++++ EXERCISE MATERIALS

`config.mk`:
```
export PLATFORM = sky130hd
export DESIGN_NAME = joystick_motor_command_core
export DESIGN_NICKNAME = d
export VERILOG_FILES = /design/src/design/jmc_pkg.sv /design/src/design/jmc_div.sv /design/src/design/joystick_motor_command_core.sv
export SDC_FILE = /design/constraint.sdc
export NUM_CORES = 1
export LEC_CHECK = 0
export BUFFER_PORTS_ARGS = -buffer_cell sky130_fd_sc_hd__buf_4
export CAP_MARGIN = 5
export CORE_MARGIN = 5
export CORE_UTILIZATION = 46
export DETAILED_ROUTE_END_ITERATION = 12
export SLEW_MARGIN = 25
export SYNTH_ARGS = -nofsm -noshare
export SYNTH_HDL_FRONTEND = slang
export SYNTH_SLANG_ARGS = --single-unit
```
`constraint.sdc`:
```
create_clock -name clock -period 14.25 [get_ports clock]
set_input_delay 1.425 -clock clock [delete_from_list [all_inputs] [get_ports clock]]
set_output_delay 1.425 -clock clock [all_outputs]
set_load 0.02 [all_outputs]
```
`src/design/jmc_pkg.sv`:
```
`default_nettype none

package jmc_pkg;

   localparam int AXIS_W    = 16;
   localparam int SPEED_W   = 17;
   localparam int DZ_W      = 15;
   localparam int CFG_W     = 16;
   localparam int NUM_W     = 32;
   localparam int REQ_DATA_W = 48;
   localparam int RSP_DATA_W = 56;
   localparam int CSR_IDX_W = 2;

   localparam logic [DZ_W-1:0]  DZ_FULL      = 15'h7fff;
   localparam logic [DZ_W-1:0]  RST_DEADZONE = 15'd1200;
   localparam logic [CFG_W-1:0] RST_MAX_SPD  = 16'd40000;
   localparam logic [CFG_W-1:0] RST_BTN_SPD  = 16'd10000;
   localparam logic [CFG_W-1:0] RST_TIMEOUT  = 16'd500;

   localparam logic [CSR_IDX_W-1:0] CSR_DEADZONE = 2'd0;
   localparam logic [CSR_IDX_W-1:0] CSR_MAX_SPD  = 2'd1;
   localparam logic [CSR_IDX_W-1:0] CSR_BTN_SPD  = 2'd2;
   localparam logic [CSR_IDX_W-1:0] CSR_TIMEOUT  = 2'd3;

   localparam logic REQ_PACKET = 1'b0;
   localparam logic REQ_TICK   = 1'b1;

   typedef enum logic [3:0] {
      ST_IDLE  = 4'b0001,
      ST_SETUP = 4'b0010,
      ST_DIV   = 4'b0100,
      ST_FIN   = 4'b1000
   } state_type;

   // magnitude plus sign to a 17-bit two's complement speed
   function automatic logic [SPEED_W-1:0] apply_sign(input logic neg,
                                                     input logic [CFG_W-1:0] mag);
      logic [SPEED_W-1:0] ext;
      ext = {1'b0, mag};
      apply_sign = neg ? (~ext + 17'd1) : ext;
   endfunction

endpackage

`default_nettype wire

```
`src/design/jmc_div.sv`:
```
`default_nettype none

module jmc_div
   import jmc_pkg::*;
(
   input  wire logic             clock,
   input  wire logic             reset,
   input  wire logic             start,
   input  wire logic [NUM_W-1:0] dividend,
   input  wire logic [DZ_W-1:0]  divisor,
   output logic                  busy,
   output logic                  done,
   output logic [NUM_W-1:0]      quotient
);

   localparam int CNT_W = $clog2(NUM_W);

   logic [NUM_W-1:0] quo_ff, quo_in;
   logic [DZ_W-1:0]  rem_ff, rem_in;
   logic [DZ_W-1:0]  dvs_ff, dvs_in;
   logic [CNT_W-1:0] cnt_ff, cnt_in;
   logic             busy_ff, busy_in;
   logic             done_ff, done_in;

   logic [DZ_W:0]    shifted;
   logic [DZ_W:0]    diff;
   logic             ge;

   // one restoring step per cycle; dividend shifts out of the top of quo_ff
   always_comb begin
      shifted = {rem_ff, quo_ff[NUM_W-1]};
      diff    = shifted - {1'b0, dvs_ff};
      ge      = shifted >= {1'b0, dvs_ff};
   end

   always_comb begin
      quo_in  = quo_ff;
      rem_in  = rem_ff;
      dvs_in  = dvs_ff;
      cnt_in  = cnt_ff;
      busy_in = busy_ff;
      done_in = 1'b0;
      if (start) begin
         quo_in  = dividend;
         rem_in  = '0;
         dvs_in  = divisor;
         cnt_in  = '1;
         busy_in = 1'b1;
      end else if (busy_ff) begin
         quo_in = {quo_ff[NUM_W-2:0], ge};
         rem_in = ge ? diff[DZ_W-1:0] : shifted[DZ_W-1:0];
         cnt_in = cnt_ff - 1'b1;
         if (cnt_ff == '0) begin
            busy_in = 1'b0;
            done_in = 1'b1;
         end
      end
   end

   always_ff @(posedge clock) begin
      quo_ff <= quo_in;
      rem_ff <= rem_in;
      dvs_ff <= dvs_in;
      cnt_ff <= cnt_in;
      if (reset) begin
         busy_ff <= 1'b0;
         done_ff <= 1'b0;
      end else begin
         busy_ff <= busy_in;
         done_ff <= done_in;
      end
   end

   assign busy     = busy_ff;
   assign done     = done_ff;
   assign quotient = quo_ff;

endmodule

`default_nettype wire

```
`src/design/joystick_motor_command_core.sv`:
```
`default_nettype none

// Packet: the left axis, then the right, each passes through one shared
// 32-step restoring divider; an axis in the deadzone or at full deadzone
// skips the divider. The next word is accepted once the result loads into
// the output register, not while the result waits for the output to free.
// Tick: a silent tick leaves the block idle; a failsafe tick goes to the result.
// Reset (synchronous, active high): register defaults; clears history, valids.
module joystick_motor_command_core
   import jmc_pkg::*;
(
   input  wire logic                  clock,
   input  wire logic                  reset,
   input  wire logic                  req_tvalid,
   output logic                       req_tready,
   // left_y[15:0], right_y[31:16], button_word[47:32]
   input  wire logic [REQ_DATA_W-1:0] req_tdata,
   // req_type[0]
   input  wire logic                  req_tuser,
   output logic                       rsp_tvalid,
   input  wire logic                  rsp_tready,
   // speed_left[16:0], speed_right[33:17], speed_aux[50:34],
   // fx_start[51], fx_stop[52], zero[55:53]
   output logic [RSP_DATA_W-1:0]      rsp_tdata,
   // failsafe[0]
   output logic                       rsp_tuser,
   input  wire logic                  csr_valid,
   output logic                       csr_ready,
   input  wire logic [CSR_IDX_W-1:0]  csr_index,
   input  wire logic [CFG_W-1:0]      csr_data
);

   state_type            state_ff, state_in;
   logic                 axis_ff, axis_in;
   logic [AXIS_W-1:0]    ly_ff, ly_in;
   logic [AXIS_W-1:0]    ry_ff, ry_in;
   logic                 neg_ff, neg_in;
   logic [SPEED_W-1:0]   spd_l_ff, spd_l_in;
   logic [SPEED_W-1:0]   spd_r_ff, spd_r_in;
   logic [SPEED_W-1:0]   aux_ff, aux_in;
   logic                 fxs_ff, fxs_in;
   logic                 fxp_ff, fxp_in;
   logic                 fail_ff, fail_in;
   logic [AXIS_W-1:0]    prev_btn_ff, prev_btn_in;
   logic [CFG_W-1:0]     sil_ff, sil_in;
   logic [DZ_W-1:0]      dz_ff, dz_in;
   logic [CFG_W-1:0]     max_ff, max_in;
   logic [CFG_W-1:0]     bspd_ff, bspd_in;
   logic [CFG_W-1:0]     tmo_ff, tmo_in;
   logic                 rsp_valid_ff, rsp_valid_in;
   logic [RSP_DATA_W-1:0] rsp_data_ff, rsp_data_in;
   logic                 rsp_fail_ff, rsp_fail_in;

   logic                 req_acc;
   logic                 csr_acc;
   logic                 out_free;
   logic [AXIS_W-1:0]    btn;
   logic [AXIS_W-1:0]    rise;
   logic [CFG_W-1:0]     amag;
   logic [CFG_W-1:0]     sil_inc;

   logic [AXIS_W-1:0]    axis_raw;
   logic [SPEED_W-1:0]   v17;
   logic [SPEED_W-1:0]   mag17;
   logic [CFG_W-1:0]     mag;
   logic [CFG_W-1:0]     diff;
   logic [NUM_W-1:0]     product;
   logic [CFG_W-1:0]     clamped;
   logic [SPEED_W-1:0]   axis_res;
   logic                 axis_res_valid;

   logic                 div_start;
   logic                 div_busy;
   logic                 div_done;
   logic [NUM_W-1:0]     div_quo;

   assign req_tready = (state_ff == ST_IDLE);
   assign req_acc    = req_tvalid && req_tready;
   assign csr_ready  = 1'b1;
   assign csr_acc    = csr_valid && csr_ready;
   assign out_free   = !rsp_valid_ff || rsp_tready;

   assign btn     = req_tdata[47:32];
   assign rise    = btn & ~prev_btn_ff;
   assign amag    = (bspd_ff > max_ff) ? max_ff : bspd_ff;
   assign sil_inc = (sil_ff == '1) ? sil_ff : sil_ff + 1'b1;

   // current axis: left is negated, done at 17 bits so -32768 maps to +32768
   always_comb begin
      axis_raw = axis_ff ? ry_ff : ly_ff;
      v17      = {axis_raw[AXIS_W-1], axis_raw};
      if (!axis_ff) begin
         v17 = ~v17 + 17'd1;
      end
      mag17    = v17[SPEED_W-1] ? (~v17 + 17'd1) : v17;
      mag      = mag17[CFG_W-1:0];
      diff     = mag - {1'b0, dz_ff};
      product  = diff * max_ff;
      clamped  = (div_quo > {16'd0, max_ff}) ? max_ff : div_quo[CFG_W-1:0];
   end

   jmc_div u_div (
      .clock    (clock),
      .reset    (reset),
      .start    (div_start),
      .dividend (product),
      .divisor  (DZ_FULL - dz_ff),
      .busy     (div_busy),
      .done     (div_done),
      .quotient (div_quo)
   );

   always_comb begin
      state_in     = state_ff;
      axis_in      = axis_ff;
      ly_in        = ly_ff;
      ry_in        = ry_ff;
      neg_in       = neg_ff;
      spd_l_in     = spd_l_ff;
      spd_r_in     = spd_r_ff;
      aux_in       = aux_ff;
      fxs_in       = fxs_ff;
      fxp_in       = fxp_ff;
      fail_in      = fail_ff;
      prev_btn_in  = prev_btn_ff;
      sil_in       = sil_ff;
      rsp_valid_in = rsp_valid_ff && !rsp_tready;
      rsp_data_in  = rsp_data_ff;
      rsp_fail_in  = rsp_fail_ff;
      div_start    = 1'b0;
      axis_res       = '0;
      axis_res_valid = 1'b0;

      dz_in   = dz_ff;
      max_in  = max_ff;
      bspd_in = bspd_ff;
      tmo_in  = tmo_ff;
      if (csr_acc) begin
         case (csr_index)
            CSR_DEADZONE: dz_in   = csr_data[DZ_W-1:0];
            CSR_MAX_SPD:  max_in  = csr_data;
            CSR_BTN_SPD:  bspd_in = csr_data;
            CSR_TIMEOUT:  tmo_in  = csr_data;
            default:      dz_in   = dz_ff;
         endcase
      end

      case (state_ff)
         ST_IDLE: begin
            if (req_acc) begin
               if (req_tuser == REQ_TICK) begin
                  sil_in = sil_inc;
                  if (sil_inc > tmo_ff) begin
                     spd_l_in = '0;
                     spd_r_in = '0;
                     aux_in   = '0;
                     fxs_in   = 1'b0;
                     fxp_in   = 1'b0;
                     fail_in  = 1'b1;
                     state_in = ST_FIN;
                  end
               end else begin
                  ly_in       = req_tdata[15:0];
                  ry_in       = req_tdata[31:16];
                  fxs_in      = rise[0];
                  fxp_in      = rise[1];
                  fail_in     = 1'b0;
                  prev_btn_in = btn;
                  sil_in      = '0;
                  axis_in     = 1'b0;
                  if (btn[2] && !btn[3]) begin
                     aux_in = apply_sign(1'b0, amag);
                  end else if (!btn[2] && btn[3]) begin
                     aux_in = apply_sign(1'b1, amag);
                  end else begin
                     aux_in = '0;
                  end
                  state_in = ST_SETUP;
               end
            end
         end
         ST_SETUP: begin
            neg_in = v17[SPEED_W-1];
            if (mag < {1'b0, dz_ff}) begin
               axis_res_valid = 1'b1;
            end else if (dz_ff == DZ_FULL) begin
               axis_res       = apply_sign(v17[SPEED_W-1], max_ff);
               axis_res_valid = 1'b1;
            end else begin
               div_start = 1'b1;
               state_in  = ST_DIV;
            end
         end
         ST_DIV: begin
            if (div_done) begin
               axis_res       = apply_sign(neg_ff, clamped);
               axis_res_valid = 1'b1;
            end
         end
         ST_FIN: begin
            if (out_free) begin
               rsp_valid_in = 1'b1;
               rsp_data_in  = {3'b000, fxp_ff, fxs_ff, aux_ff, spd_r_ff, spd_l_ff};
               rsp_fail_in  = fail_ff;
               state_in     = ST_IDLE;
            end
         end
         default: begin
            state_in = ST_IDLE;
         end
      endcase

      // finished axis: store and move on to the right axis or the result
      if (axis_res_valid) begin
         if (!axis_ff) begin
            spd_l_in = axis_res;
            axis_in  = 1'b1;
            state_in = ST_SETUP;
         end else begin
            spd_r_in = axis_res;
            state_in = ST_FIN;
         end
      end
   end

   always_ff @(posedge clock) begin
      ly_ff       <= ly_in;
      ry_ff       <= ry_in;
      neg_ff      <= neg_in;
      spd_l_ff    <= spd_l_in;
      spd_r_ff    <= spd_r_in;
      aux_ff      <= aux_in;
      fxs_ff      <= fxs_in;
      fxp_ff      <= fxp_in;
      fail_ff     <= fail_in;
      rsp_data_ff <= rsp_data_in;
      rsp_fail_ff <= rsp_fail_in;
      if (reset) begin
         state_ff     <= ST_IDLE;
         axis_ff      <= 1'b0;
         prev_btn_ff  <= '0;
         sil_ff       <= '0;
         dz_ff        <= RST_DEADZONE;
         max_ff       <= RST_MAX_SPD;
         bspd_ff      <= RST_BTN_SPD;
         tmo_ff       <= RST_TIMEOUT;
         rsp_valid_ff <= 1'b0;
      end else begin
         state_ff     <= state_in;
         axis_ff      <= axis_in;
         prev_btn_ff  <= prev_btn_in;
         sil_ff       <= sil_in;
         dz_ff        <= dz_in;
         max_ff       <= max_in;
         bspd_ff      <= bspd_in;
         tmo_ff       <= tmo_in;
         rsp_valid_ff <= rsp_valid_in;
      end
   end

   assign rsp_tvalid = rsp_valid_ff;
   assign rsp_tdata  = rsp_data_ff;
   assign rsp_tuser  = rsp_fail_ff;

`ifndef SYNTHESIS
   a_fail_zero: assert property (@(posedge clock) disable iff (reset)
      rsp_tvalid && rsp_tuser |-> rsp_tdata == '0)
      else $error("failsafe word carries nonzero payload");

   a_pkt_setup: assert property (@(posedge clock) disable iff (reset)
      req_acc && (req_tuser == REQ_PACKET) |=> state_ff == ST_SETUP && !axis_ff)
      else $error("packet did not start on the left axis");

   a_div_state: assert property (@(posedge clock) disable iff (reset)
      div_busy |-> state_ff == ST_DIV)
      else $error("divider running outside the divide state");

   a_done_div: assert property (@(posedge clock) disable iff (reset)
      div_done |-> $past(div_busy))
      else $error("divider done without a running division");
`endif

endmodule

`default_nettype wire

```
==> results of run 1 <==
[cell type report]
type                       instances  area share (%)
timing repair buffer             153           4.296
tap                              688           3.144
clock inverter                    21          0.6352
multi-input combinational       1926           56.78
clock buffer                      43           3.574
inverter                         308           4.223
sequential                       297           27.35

++++++++
++++ EXERCISE MATERIALS

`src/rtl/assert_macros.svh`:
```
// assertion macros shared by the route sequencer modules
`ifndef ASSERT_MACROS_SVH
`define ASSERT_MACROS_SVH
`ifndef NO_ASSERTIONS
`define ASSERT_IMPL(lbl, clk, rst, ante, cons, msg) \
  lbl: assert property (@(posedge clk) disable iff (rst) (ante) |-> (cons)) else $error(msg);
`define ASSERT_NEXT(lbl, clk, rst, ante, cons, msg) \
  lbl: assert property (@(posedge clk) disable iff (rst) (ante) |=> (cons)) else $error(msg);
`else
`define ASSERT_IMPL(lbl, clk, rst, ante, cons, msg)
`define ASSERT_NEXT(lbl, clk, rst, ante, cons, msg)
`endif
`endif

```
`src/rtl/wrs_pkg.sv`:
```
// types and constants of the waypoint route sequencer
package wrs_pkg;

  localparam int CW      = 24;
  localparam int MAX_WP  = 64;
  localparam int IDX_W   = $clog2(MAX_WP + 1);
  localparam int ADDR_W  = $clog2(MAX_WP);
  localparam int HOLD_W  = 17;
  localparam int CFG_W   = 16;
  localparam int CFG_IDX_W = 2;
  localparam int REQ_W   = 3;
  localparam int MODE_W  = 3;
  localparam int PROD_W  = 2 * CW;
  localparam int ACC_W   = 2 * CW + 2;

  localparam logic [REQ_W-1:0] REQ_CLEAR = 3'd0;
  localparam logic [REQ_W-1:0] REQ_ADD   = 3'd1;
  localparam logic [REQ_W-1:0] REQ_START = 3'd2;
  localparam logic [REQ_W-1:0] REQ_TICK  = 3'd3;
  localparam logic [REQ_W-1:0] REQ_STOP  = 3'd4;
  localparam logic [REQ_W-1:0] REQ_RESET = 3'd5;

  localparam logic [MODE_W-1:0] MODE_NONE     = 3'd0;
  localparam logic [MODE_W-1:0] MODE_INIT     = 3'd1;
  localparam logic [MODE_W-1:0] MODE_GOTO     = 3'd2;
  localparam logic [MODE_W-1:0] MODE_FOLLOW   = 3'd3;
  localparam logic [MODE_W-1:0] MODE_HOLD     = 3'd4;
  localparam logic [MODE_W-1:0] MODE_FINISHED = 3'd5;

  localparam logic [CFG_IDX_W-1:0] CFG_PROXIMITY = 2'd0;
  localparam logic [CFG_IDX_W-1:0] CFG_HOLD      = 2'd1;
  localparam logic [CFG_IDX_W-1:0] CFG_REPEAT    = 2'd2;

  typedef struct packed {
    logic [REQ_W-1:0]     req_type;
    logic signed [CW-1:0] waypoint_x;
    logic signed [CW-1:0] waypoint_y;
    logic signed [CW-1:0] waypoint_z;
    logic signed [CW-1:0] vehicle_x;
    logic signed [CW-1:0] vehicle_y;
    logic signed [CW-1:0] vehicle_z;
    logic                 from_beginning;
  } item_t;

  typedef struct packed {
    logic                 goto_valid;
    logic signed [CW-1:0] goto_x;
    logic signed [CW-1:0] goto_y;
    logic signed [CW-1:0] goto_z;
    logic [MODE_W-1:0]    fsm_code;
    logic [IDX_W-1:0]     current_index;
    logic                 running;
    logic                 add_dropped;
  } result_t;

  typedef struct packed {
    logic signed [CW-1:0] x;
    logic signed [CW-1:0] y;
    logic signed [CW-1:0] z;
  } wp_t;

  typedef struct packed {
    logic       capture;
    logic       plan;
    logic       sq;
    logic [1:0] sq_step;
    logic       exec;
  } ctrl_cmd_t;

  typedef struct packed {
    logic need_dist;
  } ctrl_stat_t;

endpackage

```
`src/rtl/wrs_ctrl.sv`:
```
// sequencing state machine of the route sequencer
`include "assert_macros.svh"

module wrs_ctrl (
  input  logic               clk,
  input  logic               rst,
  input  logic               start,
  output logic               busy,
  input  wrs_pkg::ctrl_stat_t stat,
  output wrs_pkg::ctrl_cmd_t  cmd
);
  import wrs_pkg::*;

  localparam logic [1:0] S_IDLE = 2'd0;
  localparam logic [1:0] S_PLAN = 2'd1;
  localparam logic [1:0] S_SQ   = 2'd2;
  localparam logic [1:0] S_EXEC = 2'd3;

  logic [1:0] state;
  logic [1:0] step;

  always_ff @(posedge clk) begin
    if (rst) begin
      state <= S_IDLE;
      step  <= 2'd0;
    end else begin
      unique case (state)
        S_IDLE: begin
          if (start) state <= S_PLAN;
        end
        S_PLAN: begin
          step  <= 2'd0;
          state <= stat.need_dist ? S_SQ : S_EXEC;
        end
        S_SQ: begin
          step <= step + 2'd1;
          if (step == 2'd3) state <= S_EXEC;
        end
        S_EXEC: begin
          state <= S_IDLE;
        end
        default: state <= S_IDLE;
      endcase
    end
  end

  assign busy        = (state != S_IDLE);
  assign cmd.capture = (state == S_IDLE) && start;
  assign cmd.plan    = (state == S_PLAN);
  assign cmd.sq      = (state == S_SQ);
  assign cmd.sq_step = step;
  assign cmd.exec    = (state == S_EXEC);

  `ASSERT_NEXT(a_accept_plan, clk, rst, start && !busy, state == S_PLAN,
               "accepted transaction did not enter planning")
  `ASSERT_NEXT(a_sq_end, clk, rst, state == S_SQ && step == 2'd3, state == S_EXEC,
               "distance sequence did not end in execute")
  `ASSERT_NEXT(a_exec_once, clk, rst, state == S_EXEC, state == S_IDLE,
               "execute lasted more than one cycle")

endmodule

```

++++++++

PROBLEM STATEMENT
Spot every line in the entries that includes the word "define", and copy each one out.

YOUR SOLUTION
`define ASSERT_MACROS_SVH
`define ASSERT_IMPL(lbl, clk, rst, ante, cons, msg) \
`define ASSERT_NEXT(lbl, clk, rst, ante, cons, msg) \
`define ASSERT_IMPL(lbl, clk, rst, ante, cons, msg)
`define ASSERT_NEXT(lbl, clk, rst, ante, cons, msg)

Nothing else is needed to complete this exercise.